American baseball player (1946–2023)

Michael Patrick Corkins (May 25, 1946 – November 27, 2023) was an American Major League Baseball pitcher. The right-hander was signed by the San Francisco Giants as an amateur free agent before the 1965 season, and later drafted by the San Diego Padres from the Giants as the 31st pick in the 1968 MLB expansion draft. He played for the Padres from 1969 to 1974.

On September 22, 1969, Corkins gave up Willie Mays's 600th home run.

The majority of his 157 appearances was as a relief pitcher, but he did start 44 games. During his career, Corkins gave up 248 walks in just 4591/3 innings pitched, for a BB/9IP of 4.86, much higher than the National League average at that time. However, with 335 strikeouts, his K/9IP was 6.56, which was higher than the National League average. Corkins wielded a strong bat (for a pitcher), hitting 5 home runs with a batting average of .202 in 119 lifetime at bats.

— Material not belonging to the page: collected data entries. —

### /design/flow/config.mk
export PLATFORM = sky130hd
export DESIGN_NAME = ppm_decoder
export DESIGN_NICKNAME = ppm_decoder
export VERILOG_FILES = /design/flow/design.v
export SDC_FILE = /design/flow/constraint.sdc
export NUM_CORES = 4
export LEC_CHECK = 1
export CORE_UTILIZATION = 40
export SYNTH_HDL_FRONTEND = slang
### /design/flow/design.v
module ppm_decoder(clk, rst, ppm, ch);
input logic clk;
input logic rst;
input logic ppm;
output logic [11:0] ch [0:12] = '{default:12'b0};
logic [11:0] ch1 [0:12] = '{default:12'b0};
logic [11:0] ch2 [0:12] = '{default:12'b0};
logic [11:0] ch3 [0:12] = '{default:12'b0};
logic [63:0] micros = 63'b0;
logic [63:0] t0 = 63'b0;
wire [63:0] dt = micros - t0;
logic last_ppm = 1'b1;
logic [3:0] chi = 4'b0;
always @(posedge clk) begin
	if(~rst) begin
		ch <= '{default:12'b0};
		micros <= 63'b0;
		t0 <= 63'b0;
		last_ppm <= 1'b1;
		chi <= 4'b0;
	end else begin
		last_ppm <= ppm;
		if(ppm & ~last_ppm) begin
			t0 <= micros;
			if(dt > 5000) begin
				chi <= 4'b0;
			end else begin
				ch[chi] <= (
					(ch1[chi] <= ch2[chi]) && (ch2[chi] <= ch3[chi]) ? ch2[chi] :
					(ch1[chi] <= ch3[chi]) && (ch3[chi] <= ch2[chi]) ? ch3[chi] :
					(ch2[chi] <= ch1[chi]) && (ch1[chi] <= ch3[chi]) ? ch1[chi] :
					(ch2[chi] <= ch3[chi]) && (ch3[chi] <= ch1[chi]) ? ch3[chi] :
					(ch3[chi] <= ch1[chi]) && (ch1[chi] <= ch2[chi]) ? ch1[chi] :
					                                                   ch2[chi]
				);
				ch1[chi] <= (
					dt[11:0] < 1000 ? 12'd0 :
					dt[11:0] >= 2000 ? 12'd999 :
					dt[11:0] - 1000
				);
				ch2[chi] <= ch1[chi];
				ch3[chi] <= ch2[chi];
				chi <= chi + 1;
			end
		end
		micros <= micros + 1;
	end
end
endmodule
### /design/flow/constraint.sdc
current_design ppm_decoder

set clk_period 17.4
set clk_io_pct 0.2

create_clock -name clk0 -period $clk_period [get_ports {clk}]

set non_clock_inputs [all_inputs -no_clocks]
set_input_delay [expr $clk_period * $clk_io_pct] -clock clk0 $non_clock_inputs
set_output_delay [expr $clk_period * $clk_io_pct] -clock clk0 [all_outputs]
### /design/flow/run.sh
#!/bin/bash
# OpenROAD 26Q1-2900-gdf79404cd8, Yosys 0.63+post, stock flow scripts
make -C /OpenROAD-flow-scripts/flow DESIGN_CONFIG=/design/flow/config.mk WORK_HOME=/design/flow/orfs finish
==> impl_metrics.yaml <==
# generated from flow reports
status:
  status: "finished, final reports clean"
detailed_routing:
  wl_um: 90300
  vias_per_cell: 5.48
  drtIter0Drc: 1172
  route.detailed.drc: 0
  routedWlPerCell_um: 21.2
  antennaDiodeCount: 0
  ant_nets: 0
  firstDrtPassIters: 5
  vias: 23300
die:
  fp_util_pct: 40.4
  die.size.y_um: 298
  rows: 108
  die_area_um2: 88700
  core_um2: 86800
  die_x_um: 298
  io-pin-count: 159
global_route:
  grt_pass1_vias: 23800
  grt_pass1_wl_um: 140000
  grt_usage_pct: 21.8
  gr-total-overflow: 0
  antenna_found_initial: 1
  grt_start_max_net_pins: 80
final_timing:
  fin_crit_ps: 7500
  skew_ps: 50.9
  max_slew_margin_pct: 38.7
  tns_ps: 0
  worst_slew_pin_slew_ps: 916
  slew_viol_final: 0
  hold_viol: 0
  fmax_mhz: 133
  rsz0062_at_grt: "false"
  fin_crit_sh_pct: 43.1
  finalSetupViolations: 0
  worst_hold_slack_ps: 453
critical_path:
  rrSetupSlack_ps: 10720
  start_kind: "input port"
  worstPathRequired_ps: 17940
  path_class: "in2reg"
  worst_r2r_endpoint: "ch[56]$_SDFFE_PN0P_"
  cp_max_fo: 65
  arrival_ps: 8040
  endpoint_kind: "register"
  ff2ff_path_depth: 17
yosys:
  yosysChipArea_um2: 35000
  ys.flop_type: "edfxtp_1"
  yosysWarnings: 0
  synthesis.area_um2: 35000
  syn_inst: 2888
  syn_avg_cell_area_um2: 12.1
  edf_count: 468
  ys.flops: 761
  synthDistinctLibCells: 85
  yosys_cells: 2888
  ys_async_sr_fraction_pct: 0
  ys_seq_share_pct: 56.9
pwr:
  vdd_drop_max_v: 0.0000791
  leakage_nw: 14.9
  p_per_area_nw_per_um2: 93.0
clock_network:
  post_cts_buffers: 0
  h-tree-depth: 3
  cts_sinks: 761
  cts-resized-gates: 0
  clk_pin_slew_worst_paths_ps: 60
  cts_max_path_buffers: 3
  cts_root_buf: "clkbuf_16"
  cts_tree: "built"
  cts_hold_buf: 0
  clock_latency_ps: 650
  cts-buffers-inserted: 77
worst_hold_path:
  whs_path_depth: 2
  holdCritStartpoint: "t0[25]$_SDFFE_PN0P_"
  hold_class: "reg2reg"
  hold_end: "t0[25]$_SDFFE_PN0P_"
placement:
  gp_congestion: 0.912
  placedInstanceArea_um2: 37900
  dp.final_hpwl_um: 59700
  portBuffers: 158
run:
  warning_count: 29
  cap_violations: 0
layout:
  syn_to_final_growth_pct: 15.9
  final_common_cell: "edfxtp_1"
  design_area_um2: 40600
  final_layout_size_suffix_gt1_share_pct: 11.9
  layout_top_cells: "edfxtp_1 (468), nand2_1 (445), dfxtp_1 (289)"
  fillers: 7520
stage by stage:
| step | setup slack [ps] | power (W) | instances | util (%) |
|---|---|---|---|---|
| detailed placement | 9230 | 0.00211 | 4111 | 43.7 |
| global placement | 9260 | 0.00210 | 4111 | 43.7 |
| finish | 9900 | 0.00378 | 4251 | 46.8 |
| CTS | 9920 | 0.00381 | 4251 | 46.8 |
| global route | 9490 | 0.00390 | 4251 | 46.8 |
| floorplan | 7940 | 0.00206 | 2900 | - |
synthesized netlist by cell type (24+ instances only):
library cell | n | area [um^2]
edfxtp_1 | 468 | 14100
nand2_1 | 445 | 1670
dfxtp_1 | 293 | 5870
a21oi_1 | 198 | 991
mux2i_1 | 173 | 1730
nor2_1 | 137 | 514
mux4_2 | 131 | 2950
inv_1 | 125 | 469
clkbuf_1 | 119 | 447
ha_1 | 106 | 1330
o21ai_0 | 82 | 410
xor2_1 | 62 | 543
nand4_1 | 53 | 332
nand3_1 | 43 | 215
xnor2_1 | 34 | 298
a21o_1 | 31 | 233
and3_1 | 24 | 150
nor3_1 | 24 | 120
area by class of cell:
cell class / count / area (um^2) / area share, %
multi-input cells: 1852 / 14100 / 34.6
flip-flops and latches: 761 / 19900 / 49.1
inverters: 126 / 475 / 1.17
clock inverters: 41 / 554 / 1.37
well taps: 1155 / 1450 / 3.56
repair buffers: 217 / 2020 / 4.98
clock buffers: 99 / 2120 / 5.23
kinds of logic (layout without fill, tap and decap cells):
family	Yosys count	after routing	synth area share (%)
simple gates	849	849	11.4
flops	761	761	56.9
compound gates	475	475	8.46
buf+inv	287	483	3.38
xor+xnor	96	96	2.40
mux	312	312	13.6
other cells	1	13	0.0107
fa+ha+maj	107	107	3.84
worst max-delay path, cell delays in order:
cell and delay (ps):
clkdlybuf4s50_1 510, nor2b_4 140, buf_4 550, o21ai_0 180, a221oi_1 250, o2111ai_1 160
a211oi_1 330, nand4_1 130, nor4_1 200, nand2_1 90, or4_4 430, nor4_4 130
buf_4 380, and4b_1 770, mux2i_1 260
where the power goes:
group          switching, W  leakage [nW]  internal (W)
clock network      0.000712          1.30      0.000995
registers        0.00000130          6.59       0.00192
logic             0.0000999          7.04     0.0000461
worst max path at each step:
stage	cells past startpoint	to	slack [ps]	from
final	15	ch[138]$_SDFFE_PN0P_	9900	ppm
after CTS	15	ch[138]$_SDFFE_PN0P_	9920	ppm
after global routing	15	ch1[1][0]$_DFFE_PP_	9490	ppm
per-layer routing:
layer	GRT usage (%)	share of wire, %
met1	29.9	40
met3	8.77	8.6
met4	5.19	2.8
met5	0	0
met2	34.0	49
sequential cells by signal, summed over array words and instances (netlist names), named ones only:
register,count
ch2,156
ch,156
ch1,156
micros,64
chi,4
ch3,156
last_ppm,1
t0,64
Power figures rest on the tool's default switching activity, not on a simulated workload.
===== design/flow/run.sh =====
#!/bin/bash
# OpenROAD 26Q1-2900-gdf79404cd8, Yosys 0.63+post, stock flow scripts
make -C /OpenROAD-flow-scripts/flow DESIGN_CONFIG=/design/flow/config.mk WORK_HOME=/design/flow/orfs finish

===== design/flow/config.mk =====
export PLATFORM = sky130hd
export DESIGN_NAME = pwm_encoder
export DESIGN_NICKNAME = pwm_encoder
export VERILOG_FILES = /design/flow/design.v
export SDC_FILE = /design/flow/constraint.sdc
export NUM_CORES = 4
export LEC_CHECK = 1
export CORE_UTILIZATION = 50
export SYNTH_HDL_FRONTEND = slang

===== design/flow/constraint.sdc =====
current_design pwm_encoder

set clk_period 14.3
set clk_io_pct 0.2

create_clock -name clk0 -period $clk_period [get_ports {clk}]

set non_clock_inputs [all_inputs -no_clocks]
set_input_delay [expr $clk_period * $clk_io_pct] -clock clk0 $non_clock_inputs
set_output_delay [expr $clk_period * $clk_io_pct] -clock clk0 [all_outputs]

Corkins finished his career with a total of 19 wins, 28 losses, 9 saves, 48 games finished, and an ERA of 4.39. His 459.1 innings pitched and 157 games pitched are the most of any pitcher to exclusively play for the Padres during their career.

Corkins' major league debut with San Diego was mentioned in pitcher Jim Bouton's 1969 book, Ball Four. The book cites infielder Marty Martínez as yelling "Welcome to the National League, kid." from the Houston Astros dugout during Corkins' poor performance (a 9–2 loss).

Corkins died in Lake Havasu City, Arizona, at the age of 77.